Data Scientist: This is similar to social choice theory, a framework for weighting individual interests, values, or welfares as an aggregate towards collective decision using symbolic logic. Let’s make an algorithm to evaluate the social compatibility between people. Then we will use it to find your best match form your prospective brides.
Protagonist: Why bother about evaluating social compatibility?
DS: Do you realize its immense business potential? The top two Indian matrimonial sites draw 2 million visitors accessing over 15 million pages daily. If these two websites implement the algorithm then assuming that only 5% of the visitors actually use it, you have a 100,000 daily user in India alone. In the future, if the top matrimonial and dating websites across world implement the algorithm then you can hit half a million daily users. On a pay per use or fixed month rate revenue model, look at the expected income.
P: So how can we quantify compatibility?
DS: A simple approach is to rank the girls in order of each attribute and then combine the individual ranks into a composite rank using the known methods of combining ranks. The top composite ranked girl is your first choice.
DS: Unfortunately a ranking based approach is conceptually flawed. Economics Nobel Laureate Dr. Kenneth Arrow proved the Arrow’s Impossibility Theorem, a pioneering theorem of social choice theory, which states that no rank-order voting system satisfies all fairness criterions. Moreover for critical social decisions psychology could prevail over statistics. The ideal methodology should be able to quantify the physiological aspect of human behaviour.
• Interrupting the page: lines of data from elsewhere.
This is an optimization exercise on Yosys and OpenROAD, whose aim is small area and a short achievable clock period, not a production implementation.

run A:
==> module fp_mul, before the edit <==
module fp_mul(
    input clk,
    input rst,
    input [31:0] a_s,
    input [31:0] b_s,
    output reg [31:0] c_out,
    output reg overflow
);
    localparam M = 12;    
    reg [4:0] cnt;
    reg  st, dn;                
    wire start = st;
    wire done  = dn;
    wire eadd  = (cnt != 5'd0) && (cnt <= 5'd8);
    reg [22:0] A;         
    reg [22:0] B;         
    reg [23:0] P;         
    reg        k;         
    reg        q24, q23;  
    reg [7:0]  X;         
    reg [7:0]  Y;         
    reg        cy;        
    reg        Z;         
    reg        sx, sr;    
    wire [23:0] pp = B[0] ? {1'b1, A} : 24'd0;
    localparam NL = M - 1, NH = 24 - M;
    wire [NL-1:0] lg [0:4];
    wire [NL-1:0] lp [0:4];
    wire [NH-1:0] hg [0:4];
    wire [NH-1:0] hp [0:4];
    wire [NL-1:0] lx = P[M-2:0] ^ pp[M-2:0];
    wire [NH-1:0] hx = P[23:M] ^ pp[23:M];
    assign lg[0] = P[M-2:0] & pp[M-2:0];
    assign lp[0] = lx;
    assign hg[0] = (P[23:M] & pp[23:M]) | {{(NH-1){1'b0}}, hx[0] & c1};
    assign hp[0] = hx;
    genvar gl, gi;
    generate
        for (gl = 0; gl < 4; gl = gl + 1) begin : ks
            for (gi = 0; gi < NL; gi = gi + 1) begin : l
                if (gi >= (1 << gl)) begin : c
                    assign lg[gl+1][gi] = lg[gl][gi] | (lp[gl][gi] & lg[gl][gi-(1<<gl)]);
                    assign lp[gl+1][gi] = lp[gl][gi] & lp[gl][gi-(1<<gl)];
                end else begin : w
                    assign lg[gl+1][gi] = lg[gl][gi];
                    assign lp[gl+1][gi] = lp[gl][gi];
                end
            end
            for (gi = 0; gi < NH; gi = gi + 1) begin : h
                if (gi >= (1 << gl)) begin : c
                    assign hg[gl+1][gi] = hg[gl][gi] | (hp[gl][gi] & hg[gl][gi-(1<<gl)]);
                    assign hp[gl+1][gi] = hp[gl][gi] & hp[gl][gi-(1<<gl)];
                end else begin : w
                    assign hg[gl+1][gi] = hg[gl][gi];
                    assign hp[gl+1][gi] = hp[gl][gi];
                end
            end
        end
    endgenerate
    wire [M-1:0] lo  = {lg[4][NL-1], lx ^ {lg[4][NL-2:0], 1'b0}};
    wire         s1  = P[M-1] ^ pp[M-1] ^ k;
    wire         c1  = (P[M-1] & pp[M-1]) | (P[M-1] & k) | (pp[M-1] & k);
    wire         sm  = s1 ^ lo[M-1];
    wire         c2  = s1 & lo[M-1];
    wire [24-M:0] hi = {hg[4][NH-1], hx ^ {hg[4][NH-2:0], c1}};
    wire [24:0]  U   = {hi, sm, lo[M-2:0]};
    wire es = X[0] ^ Y[0] ^ (cy & eadd);
    wire ec = (X[0] & Y[0]) | (X[0] & cy) | (Y[0] & cy);
    always @(posedge clk) begin
        if (start) begin
            A  <= a_s[22:0];
            B  <= {1'b1, b_s[22:1]};
            X  <= a_s[30:23];
            Y  <= b_s[30:23];
            cy <= 1'b1;
            sx <= a_s[31];
            sr <= a_s[31] ^ b_s[31];
            P  <= b_s[0] ? {1'b0, 1'b1, a_s[22:1]} : 24'd0;
            k  <= 1'b0;
        end else begin
            B  <= {1'b0, B[22:1]};
            X  <= {es, X[7:1]};
            Y  <= {1'b0, Y[7:1]};
            if (eadd) cy <= ec;
            P  <= U[24:1];
            k  <= c2;
        end
        q24 <= U[0];
        q23 <= q24;
        if (cnt == 5'd1) Z <= (X == 8'd0) || (Y == 8'd0);
    end
    wire        p47 = P[22];
    wire [7:0]  e   = {~X[7], X[6:0]};
    wire        e8  = ~(cy ^ X[7]);
    wire        of  = e8 | (p47 & (&e));
    wire        zr  = Z | rst;
    wire        n1  = ~zr & p47;
    wire        n0  = ~zr & ~p47;
    wire [7:0]  eo  = (e & {8{~zr}}) + {7'd0, n1};
    wire [22:0] fr  = ({23{n1}} & {P[21:0], q24}) | ({23{n0}} & {P[20:0], q24, q23});
    always @(posedge clk) begin
        if (rst || done)
            cnt <= 5'd0;
        else
            cnt <= cnt + 5'd1;
        st <= rst | done;
        dn <= ~rst & (cnt == 5'd24);
        if (rst || done) begin
            c_out[31]    <= ~rst & (Z ? sx : sr);
            c_out[30:23] <= eo;
            c_out[22:0]  <= fr;
            overflow     <= ~rst & of;
        end
    end
endmodule
Settings: LEC_CHECK=0, CAP_MARGIN=20, CORE_MARGIN=2, CORE_UTILIZATION=40, SETUP_SLACK_MARGIN=2.1, SLEW_MARGIN=20; clock period 4.0 ns.
standard.sh (not shown) runs the stock make flow with config.mk's settings and CLKGATE_MAP_FILE= SYNTH_SCRIPT=/design/flow/synth_recipe.tcl, a recipe that flattens the netlist after the stock synthesis.
==> flow/flow/run.sh <==
#!/bin/bash
# Standard layout (the standard.sh), with these changes:
#  - port buffers made of sky130_fd_sc_hd__buf_1 cells instead of the default pick;
#  - clock tree leaves of clkbuf_8 under a clkbuf_16 root, no dummy loads;
#  - no mapping of adders to full/half-adder cells (abc maps them);
#  - abc maps the logic with flow/abc.script (no abc-level buffering or sizing;
#    the resizer does that after placement). Everything else in ORFS's scripts
#    folder is used unchanged, from a copy.
set -euo pipefail
cp -r "$FLOW_HOME/scripts" scripts_mod
cp flow/abc.script scripts_mod/abc_speed.script
export SCRIPTS_DIR="$PWD/scripts_mod"
export BUFFER_PORTS_ARGS="-buffer_cell sky130_fd_sc_hd__buf_1"
export CTS_ARGS="-sink_clustering_enable -repair_clock_nets -buf_list sky130_fd_sc_hd__clkbuf_8 -root_buf sky130_fd_sc_hd__clkbuf_16 -dont_use_dummy_load"
bash standard.sh ADDER_MAP_FILE= finish > standard_make.log 2>&1
==> flow/flow/abc.script <==
strash
dch
map -B 0.9
topo
stime -c
buffer -c
upsize -c
dnsize -c
The final layout from run A, which completed every stage, passed the timing, DRC and antenna checks at the end of the flow.
Changes in run B relative to run A:
==> flow/design.v <==
module fp_mul(
    input clk,
    input rst,
    input [31:0] a_s,
    input [31:0] b_s,
    output reg [31:0] c_out,
    output reg overflow
);
    localparam M = 12;    
    reg [4:0] cnt;
    reg  st, dn;                
    reg  stp;                   
    wire start = st;
    wire done  = dn;
    wire eadd  = (cnt != 5'd0) && (cnt <= 5'd8);
    reg [22:0] A;         
    reg [22:0] B;         
    reg [23:0] P;         
    reg        k;         
    reg        q24, q23;  
    reg [7:0]  X;         
    reg [7:0]  Y;         
    reg        cy;        
    reg        Z;         
    reg        sx, sr;    
    wire [23:0] pp = B[0] ? {1'b1, A} : 24'd0;
    wire [M-1:0] lo  = {1'b0, P[M-2:0]} + {1'b0, pp[M-2:0]};
    wire         s1  = P[M-1] ^ pp[M-1] ^ k;
    wire         c1  = (P[M-1] & pp[M-1]) | (P[M-1] & k) | (pp[M-1] & k);
    wire         sm  = s1 ^ lo[M-1];
    wire         c2  = s1 & lo[M-1];
    wire [24-M:0] hi = {1'b0, P[23:M]} + {1'b0, pp[23:M]} + {{(24-M){1'b0}}, c1};
    wire [24:0]  U   = {hi, sm, lo[M-2:0]};
    wire es = X[0] ^ Y[0] ^ (cy & eadd);
    wire ec = (X[0] & Y[0]) | (X[0] & cy) | (Y[0] & cy);
    always @(posedge clk) begin
        if (start) begin
            A  <= a_s[22:0];
            B  <= {1'b1, b_s[22:1]};
            X  <= a_s[30:23];
            Y  <= b_s[30:23];
            cy <= 1'b1;
            sx <= a_s[31];
            sr <= a_s[31] ^ b_s[31];
        end else begin
            B  <= {1'b0, B[22:1]};
            X  <= {es, X[7:1]};
            Y  <= {1'b0, Y[7:1]};
            if (eadd) cy <= ec;
        end
        if (stp) begin
            P  <= b_s[0] ? {1'b0, 1'b1, a_s[22:1]} : 24'd0;
            k  <= 1'b0;
        end else begin
            P  <= U[24:1];
            k  <= c2;
        end
        q24 <= U[0];
        q23 <= q24;
        if (cnt == 5'd1) Z <= (X == 8'd0) || (Y == 8'd0);
    end
    wire        p47 = P[22];
    wire [7:0]  e   = {~X[7], X[6:0]};
    wire        e8  = ~(cy ^ X[7]);
    wire        of  = e8 | (p47 & (&e));
    wire        zr  = Z | rst;
    wire        n1  = ~zr & p47;
    wire        n0  = ~zr & ~p47;
    wire [7:0]  eo  = (e & {8{~zr}}) + {7'd0, n1};
    wire [22:0] fr  = ({23{n1}} & {P[21:0], q24}) | ({23{n0}} & {P[20:0], q24, q23});
    always @(posedge clk) begin
        if (rst || done)
            cnt <= 5'd0;
        else
            cnt <= cnt + 5'd1;
        st <= rst | done;
        stp <= rst | (cnt == 5'd25);
        dn <= ~rst & (cnt == 5'd24);
        if (rst || done) begin
            c_out[31]    <= ~rst & (Z ? sx : sr);
            c_out[30:23] <= eo;
            c_out[22:0]  <= fr;
            overflow     <= ~rst & of;
        end
    end
endmodule
Findings:
Run B went all the way through the flow, and no timing, DRC or antenna check failed. On run B: post-detailed-route wirelength per cell is 1.3% lower than what run A gave. Run B ended up with a lower proportion of synthesized area in mux cells than run A did. Diff run A -> run B: flip-flop and latch area +21 µm², share of cell area taken by flip-flops and latches -0.44 points, maximum VDD drop +0.013 mV, via density per instance ~0 delta. Summary of run B over run A: post-route clock period utilization rose by 0.26 points; setup slack now sits lower. Looking at multi-input logic area, run B sits 14 µm² higher than run A does.
Function was not checked in any run of this note: the RTL went through the layout flow alone.

## what the ideal ports hide
No port has a modelled driver above. Below, the same layouts with a new extraction and two added sets of constraints. Step 1: set_driving_cell puts a clkbuf_16 on clk and a buf_2 on each other input, an assumption about the parent block. Step 2 times the ports against the registers' clock, not the clock port: input delays grow and output delays shrink by t, the midpoint of the rising clock arrivals with the driver on. Three values: ideal, step 1, step 2; two values: the first two.
run | t, ns | setup WS [ns] | hold slack, ns | worst data-port slew with drivers (ns)
run A | 0.394 | 2.131 / 2.148 / 1.754 | 0.350 / 0.350 / 0.350 | 0.04
run B | 0.400 | 2.121 / 2.119 / 1.719 | 0.363 / 0.363 / 0.363 | 0.06
After both steps every run listed still meets setup and hold. For run B, which loses most, drivers alone change the setup slack by -0.002 ns; drivers and shift together by -0.402 ns.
DS: Ideally you would want all the desired attributes of a dream spouse in one person. But in reality, the desired attributes will be distributed across different girls. So you have to give up on one attribute to gain on another. Thus the attributes are competing against each other so you have to make competitive choices.
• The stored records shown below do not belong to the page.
This design comes from an exercise in tuning for small area, a short achievable clock period and few clock cycles per item on the open sky130 flow, not from production work.
RTL that was checked went through simulation tests only; none was proved equivalent to the original.
Only the layout flow was run in runs 1 to 5; the RTL was not checked for function there.
Power figures rest on the tool's default switching activity, not on a simulated workload.

==> design.v <==
module modulo_sec#(
  parameter SIZE = 16,
  parameter CALCULATION_OUT = 1'b0 )(
  input clk,
  input rst,
  input [(SIZE-1):0] divident,
  input [(SIZE-1):0] divisor,
  input start,
  output done,
  output [(SIZE-1):0] remainder);
  localparam CW = $clog2(SIZE);
  function [3:0] lzc;
    input [15:0] v;
    reg [3:0] z;
    reg [1:0] lz0, lz1, lz2, lz3, hi;
    begin
      z[3] = ~|v[15:12]; z[2] = ~|v[11:8]; z[1] = ~|v[7:4]; z[0] = ~|v[3:0];
      lz3 = {~v[15] & ~v[14], ~v[15] & (v[14] | ~v[13])};
      lz2 = {~v[11] & ~v[10], ~v[11] & (v[10] | ~v[9])};
      lz1 = {~v[7] & ~v[6], ~v[7] & (v[6] | ~v[5])};
      lz0 = {~v[3] & ~v[2], ~v[3] & (v[2] | ~v[1])};
      hi = {z[3] & z[2], z[3] & (~z[2] | z[1])};
      case (hi)
        2'd0: lzc = {hi, lz3};
        2'd1: lzc = {hi, lz2};
        2'd2: lzc = {hi, lz1};
        default: lzc = {hi, lz0};
      endcase
    end
  endfunction
  function [SIZE:0] sub_bk;
    input [SIZE-1:0] x, y;
    reg [SIZE-1:0] g, p, gn, pn;
    integer i, j, l;
    begin
      for (i = 0; i < SIZE; i = i + 1) begin
        g[i] = ~x[i] & y[i];
        p[i] = ~(x[i] ^ y[i]);
      end
      for (l = 0; (1 << l) < SIZE; l = l + 1) begin
        gn = g; pn = p;
        for (i = 0; i < SIZE; i = i + 1)
          if (((i + 1) % (2 << l)) == 0) begin
            j = i - (1 << l);
            gn[i] = g[i] | (p[i] & g[j]);
            pn[i] = p[i] & p[j];
          end
        g = gn; p = pn;
      end
      for (l = CW - 2; l >= 0; l = l - 1) begin
        gn = g; pn = p;
        for (i = 0; i < SIZE; i = i + 1)
          if (((i + 1) % (2 << l)) == (1 << l) && i > (1 << l)) begin
            j = i - (1 << l);
            gn[i] = g[i] | (p[i] & g[j]);
            pn[i] = p[i] & p[j];
          end
        g = gn; p = pn;
      end
      sub_bk[SIZE] = g[SIZE-1];
      sub_bk[0] = x[0] ^ y[0];
      for (i = 1; i < SIZE; i = i + 1)
        sub_bk[i] = x[i] ^ y[i] ^ g[i-1];
    end
  endfunction
  reg busy;
  reg [SIZE-1:0] rem_reg, div_reg;
  reg [CW-1:0] cnt;
  assign done = ~busy;
  assign remainder = rem_reg;
  wire [CW-1:0] lz_a = lzc(divident);
  wire [CW-1:0] lz_b = lzc(divisor);
  wire [CW:0] shift = {1'b0, lz_b} - {1'b0, lz_a};
  wire [SIZE:0] diff = sub_bk(rem_reg, div_reg);
  always @(posedge clk) begin
    if (busy) begin
      if (~diff[SIZE])
        rem_reg <= diff[SIZE-1:0];
      div_reg <= div_reg >> 1;
      cnt <= cnt - 1'b1;
    end else begin
      if (start)
        rem_reg <= divident;
      div_reg <= divisor << shift[CW-1:0];
      cnt <= shift[CW-1:0];
    end
  end
  always @(posedge clk or posedge rst) begin
    if (rst)
      busy <= 1'b0;
    else if (busy)
      busy <= |cnt;
    else
      busy <= start & ~shift[CW];
  end
endmodule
DS: Assume that you have a total of twenty points to allocate across the attributes. How much are you willing to give up on the beauty to gain on the educational qualification of your spouse? If you allocate 15 points to beauty, you have only 5 points to allocate to education. When faced with scarce resources (points) you will be much more judicious in spending. Hence competitive choices are a better quantification of your actual psychological preference.
P: And how do we quantify competitive choices?
DS: By using conjoint analysis. It is based on mathematical psychology and is widely used in psychophysics, perception, decision-making and the quantitative analysis of behaviour. I will create a social compatibility algorithm and use your data to see what your actual psychological preferences; then we will find your most suitable match.
P: Really? You can build such a algorithm?
(Two days later)
DS: The social compatibility algorithm is ready; and based on your competitive choices, it suggests that your most suitable match is the second girl. Hmmm … she is a teacher but you didn’t tell me what she teaches?
P: Well, she teaches statistics in a college.
DS: Statistics! I knew the algorithm was right.
Claimer: Based on a true incident. Both the protagonist and the data scientist work in the analytics industry. The protagonist and the lady statistician are now seeing each other.